## [Data supplied]
==============================
<file path="src/rtl/alu_share_arbiter.sv">
// Round-robin arbiter that shares one DATA_W-bit ALU between NUM_REQ requesters.
// A granted request is executed in a registered stage and returned as a tagged response.
module alu_share_arbiter #(
  parameter int NUM_REQ = 4,
  parameter int DATA_W  = 8,
  parameter int ID_W    = 2
) (
  input  logic                      clk,
  input  logic                      rst_n,
  input  logic [NUM_REQ-1:0]        req_valid,
  output logic [NUM_REQ-1:0]        req_ready,
  input  logic [NUM_REQ*DATA_W-1:0] req_a,
  input  logic [NUM_REQ*DATA_W-1:0] req_b,
  input  logic [NUM_REQ*2-1:0]      req_op,
  output logic                      rsp_valid,
  input  logic                      rsp_ready,
  output logic [ID_W-1:0]           rsp_id,
  output logic [DATA_W:0]           rsp_result,
  output logic                      busy
);

  typedef enum logic [1:0] {IDLE, EXEC, RESP} state_t;

  state_t state, state_next;

  logic [ID_W-1:0]      last_grant;
  logic [ID_W-1:0]      winner;
  logic [ID_W:0]        shamt;
  logic [2*NUM_REQ-1:0] dbl_valid;
  logic [2*NUM_REQ-1:0] dbl_grant;
  logic [NUM_REQ-1:0]   rot_valid;
  logic [NUM_REQ-1:0]   rot_grant;
  logic [NUM_REQ-1:0]   pick;
  logic                 grant;
  logic [DATA_W-1:0]    sel_a, sel_b;
  logic [1:0]           sel_op;
  logic [DATA_W-1:0]    a_q, b_q;
  logic [1:0]           op_q;
  logic [DATA_W:0]      alu_out;

  // Rotate so bit 0 is the requester after last_grant, take the lowest set bit,
  // then rotate back; the doubled vectors make the wrap-around free.
  assign shamt     = {1'b0, last_grant} + (ID_W+1)'(1);
  assign dbl_valid = {req_valid, req_valid} >> shamt;
  assign rot_valid = dbl_valid[NUM_REQ-1:0];
  assign rot_grant = rot_valid & (~rot_valid + NUM_REQ'(1));
  assign dbl_grant = {{NUM_REQ{1'b0}}, rot_grant} << shamt;
  assign pick      = dbl_grant[NUM_REQ-1:0] | dbl_grant[2*NUM_REQ-1:NUM_REQ];

  always_comb begin
    winner = '0;
    sel_a  = '0;
    sel_b  = '0;
    sel_op = '0;
    for (int unsigned i = 0; i < NUM_REQ; i++) begin
      if (pick[i]) begin
        winner = ID_W'(i);
        sel_a  = req_a[i*DATA_W +: DATA_W];
        sel_b  = req_b[i*DATA_W +: DATA_W];
        sel_op = req_op[i*2 +: 2];
      end
    end
  end

  assign grant     = (state == IDLE) && (|req_valid);
  assign req_ready = (state == IDLE) ? pick : '0;
  assign rsp_valid = (state == RESP);
  assign busy      = (state != IDLE);

  always_ff @(posedge clk or negedge rst_n) begin
    if (!rst_n) state <= IDLE;
    else        state <= state_next;
  end

  always_comb begin
    state_next = state;
    unique case (state)
      IDLE:    if (|req_valid) state_next = EXEC;
      EXEC:    state_next = RESP;
      RESP:    if (rsp_ready) state_next = IDLE;
      default: state_next = IDLE;
    endcase
  end

  always_comb begin
    alu_out = '0;
    unique case (op_q)
      2'b00: alu_out = {1'b0, a_q} + {1'b0, b_q};
      2'b01: alu_out = {1'b0, a_q} - {1'b0, b_q};
      2'b10: alu_out = {1'b0, a_q & b_q};
      2'b11: alu_out = {1'b0, a_q | b_q};
      default: alu_out = '0;
    endcase
  end

  always_ff @(posedge clk or negedge rst_n) begin
    if (!rst_n) begin
      last_grant <= ID_W'(NUM_REQ-1);
      a_q        <= '0;
      b_q        <= '0;
      op_q       <= '0;
      rsp_id     <= '0;
      rsp_result <= '0;
    end else begin
      if (grant) begin
        a_q        <= sel_a;
        b_q        <= sel_b;
        op_q       <= sel_op;
        rsp_id     <= winner;
        last_grant <= winner;
      end
      if (state == EXEC) rsp_result <= alu_out;
    end
  end

endmodule
</file>
<file path="config.mk">
export PLATFORM = sky130hd
export DESIGN_NAME = alu_share_arbiter
export DESIGN_NICKNAME = d
export VERILOG_FILES = /design/src/rtl/alu_share_arbiter.sv
export SDC_FILE = /design/constraint.sdc
export NUM_CORES = 1
export LEC_CHECK = 0
export BUFFER_PORTS_ARGS = -buffer_cell sky130_fd_sc_hd__buf_2
export CELL_PAD_IN_SITES_DETAIL_PLACEMENT = 2
export CELL_PAD_IN_SITES_GLOBAL_PLACEMENT = 2
export CORE_AREA = 4 4 111 92
export DETAILED_ROUTE_END_ITERATION = 8
export DIE_AREA = 0 0 115 96
export PLACE_DENSITY_LB_ADDON = 0.1
export SLEW_MARGIN = 25
export SYNTH_ARGS = -nofsm -noshare
export SYNTH_HDL_FRONTEND = slang
export SYNTH_SLANG_ARGS = --single-unit
</file>
<file path="constraint.sdc">
create_clock -name clk -period 10.09 [get_ports clk]
set_input_delay 3.027 -clock clk [delete_from_list [all_inputs] [get_ports clk]]
set_output_delay 3.027 -clock clk [all_outputs]
set_load 0.1 [all_outputs]
</file>
**config.mk**
```make
export PLATFORM = sky130hd
export DESIGN_NAME = slow_clk_monitor
export DESIGN_NICKNAME = d
export VERILOG_FILES = /design/src/rtl/slow_clk_monitor.sv
export SDC_FILE = /design/constraint.sdc
export NUM_CORES = 1
export LEC_CHECK = 0
export BUFFER_PORTS_ARGS = -buffer_cell sky130_fd_sc_hd__buf_2
export CORE_MARGIN = 2
export CORE_UTILIZATION = 52
export DETAILED_ROUTE_END_ITERATION = 6
export PLACE_DENSITY = 0.75
export SETUP_SLACK_MARGIN = 0.02
export SLEW_MARGIN = 20
export SYNTH_ARGS = -nofsm -noshare
export SYNTH_HDL_FRONTEND = slang
export SYNTH_SLANG_ARGS = --single-unit
```
**constraint.sdc**
```tcl
create_clock -name CLK -period 2.2 [get_ports CLK]
set_clock_uncertainty 0.2 [all_clocks]
set_input_delay 0.44 -clock CLK [delete_from_list [all_inputs] [get_ports CLK]]
set_output_delay 0.44 -clock CLK [all_outputs]
set_load 0.05 [all_outputs]
```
==============================
## [Task item]
Whatever appears in the data above is to be set down exactly.

## [Written answer]
<file path="src/rtl/alu_share_arbiter.sv">
// Round-robin arbiter that shares one DATA_W-bit ALU between NUM_REQ requesters.
// A granted request is executed in a registered stage and returned as a tagged response.
module alu_share_arbiter #(
  parameter int NUM_REQ = 4,
  parameter int DATA_W  = 8,
  parameter int ID_W    = 2
) (
  input  logic                      clk,
  input  logic                      rst_n,
  input  logic [NUM_REQ-1:0]        req_valid,
  output logic [NUM_REQ-1:0]        req_ready,
  input  logic [NUM_REQ*DATA_W-1:0] req_a,
  input  logic [NUM_REQ*DATA_W-1:0] req_b,
  input  logic [NUM_REQ*2-1:0]      req_op,
  output logic                      rsp_valid,
  input  logic                      rsp_ready,
  output logic [ID_W-1:0]           rsp_id,
  output logic [DATA_W:0]           rsp_result,
  output logic                      busy
);

  typedef enum logic [1:0] {IDLE, EXEC, RESP} state_t;

  state_t state, state_next;

  logic [ID_W-1:0]      last_grant;
  logic [ID_W-1:0]      winner;
  logic [ID_W:0]        shamt;
  logic [2*NUM_REQ-1:0] dbl_valid;
  logic [2*NUM_REQ-1:0] dbl_grant;
  logic [NUM_REQ-1:0]   rot_valid;
  logic [NUM_REQ-1:0]   rot_grant;
  logic [NUM_REQ-1:0]   pick;
  logic                 grant;
  logic [DATA_W-1:0]    sel_a, sel_b;
  logic [1:0]           sel_op;
  logic [DATA_W-1:0]    a_q, b_q;
  logic [1:0]           op_q;
  logic [DATA_W:0]      alu_out;

  // Rotate so bit 0 is the requester after last_grant, take the lowest set bit,
  // then rotate back; the doubled vectors make the wrap-around free.
  assign shamt     = {1'b0, last_grant} + (ID_W+1)'(1);
  assign dbl_valid = {req_valid, req_valid} >> shamt;
  assign rot_valid = dbl_valid[NUM_REQ-1:0];
  assign rot_grant = rot_valid & (~rot_valid + NUM_REQ'(1));
  assign dbl_grant = {{NUM_REQ{1'b0}}, rot_grant} << shamt;
  assign pick      = dbl_grant[NUM_REQ-1:0] | dbl_grant[2*NUM_REQ-1:NUM_REQ];

  always_comb begin
    winner = '0;
    sel_a  = '0;
    sel_b  = '0;
    sel_op = '0;
    for (int unsigned i = 0; i < NUM_REQ; i++) begin
      if (pick[i]) begin
        winner = ID_W'(i);
        sel_a  = req_a[i*DATA_W +: DATA_W];
        sel_b  = req_b[i*DATA_W +: DATA_W];
        sel_op = req_op[i*2 +: 2];
      end
    end
  end

  assign grant     = (state == IDLE) && (|req_valid);
  assign req_ready = (state == IDLE) ? pick : '0;
  assign rsp_valid = (state == RESP);
  assign busy      = (state != IDLE);

  always_ff @(posedge clk or negedge rst_n) begin
    if (!rst_n) state <= IDLE;
    else        state <= state_next;
  end

  always_comb begin
    state_next = state;
    unique case (state)
      IDLE:    if (|req_valid) state_next = EXEC;
      EXEC:    state_next = RESP;
      RESP:    if (rsp_ready) state_next = IDLE;
      default: state_next = IDLE;
    endcase
  end

  always_comb begin
    alu_out = '0;
    unique case (op_q)
      2'b00: alu_out = {1'b0, a_q} + {1'b0, b_q};
      2'b01: alu_out = {1'b0, a_q} - {1'b0, b_q};
      2'b10: alu_out = {1'b0, a_q & b_q};
      2'b11: alu_out = {1'b0, a_q | b_q};
      default: alu_out = '0;
    endcase
  end

  always_ff @(posedge clk or negedge rst_n) begin
    if (!rst_n) begin
      last_grant <= ID_W'(NUM_REQ-1);
      a_q        <= '0;
      b_q        <= '0;
      op_q       <= '0;
      rsp_id     <= '0;
      rsp_result <= '0;
    end else begin
      if (grant) begin
        a_q        <= sel_a;
        b_q        <= sel_b;
        op_q       <= sel_op;
        rsp_id     <= winner;
        last_grant <= winner;
      end
      if (state == EXEC) rsp_result <= alu_out;
    end
  end

endmodule
</file>
<file path="config.mk">
export PLATFORM = sky130hd
export DESIGN_NAME = alu_share_arbiter
export DESIGN_NICKNAME = d
export VERILOG_FILES = /design/src/rtl/alu_share_arbiter.sv
export SDC_FILE = /design/constraint.sdc
export NUM_CORES = 1
export LEC_CHECK = 0
export BUFFER_PORTS_ARGS = -buffer_cell sky130_fd_sc_hd__buf_2
export CELL_PAD_IN_SITES_DETAIL_PLACEMENT = 2
export CELL_PAD_IN_SITES_GLOBAL_PLACEMENT = 2
export CORE_AREA = 4 4 111 92
export DETAILED_ROUTE_END_ITERATION = 8
export DIE_AREA = 0 0 115 96
export PLACE_DENSITY_LB_ADDON = 0.1
export SLEW_MARGIN = 25
export SYNTH_ARGS = -nofsm -noshare
export SYNTH_HDL_FRONTEND = slang
export SYNTH_SLANG_ARGS = --single-unit
</file>
<file path="constraint.sdc">
create_clock -name clk -period 10.09 [get_ports clk]
set_input_delay 3.027 -clock clk [delete_from_list [all_inputs] [get_ports clk]]
set_output_delay 3.027 -clock clk [all_outputs]
set_load 0.1 [all_outputs]
</file>
**config.mk**
```make
export PLATFORM = sky130hd
export DESIGN_NAME = slow_clk_monitor
export DESIGN_NICKNAME = d
export VERILOG_FILES = /design/src/rtl/slow_clk_monitor.sv
export SDC_FILE = /design/constraint.sdc
export NUM_CORES = 1
export LEC_CHECK = 0
export BUFFER_PORTS_ARGS = -buffer_cell sky130_fd_sc_hd__buf_2
export CORE_MARGIN = 2
export CORE_UTILIZATION = 52
export DETAILED_ROUTE_END_ITERATION = 6
export PLACE_DENSITY = 0.75
export SETUP_SLACK_MARGIN = 0.02
export SLEW_MARGIN = 20
export SYNTH_ARGS = -nofsm -noshare
export SYNTH_HDL_FRONTEND = slang
export SYNTH_SLANG_ARGS = --single-unit
```
**constraint.sdc**
```tcl
create_clock -name CLK -period 2.2 [get_ports CLK]
set_clock_uncertainty 0.2 [all_clocks]
set_input_delay 0.44 -clock CLK [delete_from_list [all_inputs] [get_ports CLK]]
set_output_delay 0.44 -clock CLK [all_outputs]
set_load 0.05 [all_outputs]
```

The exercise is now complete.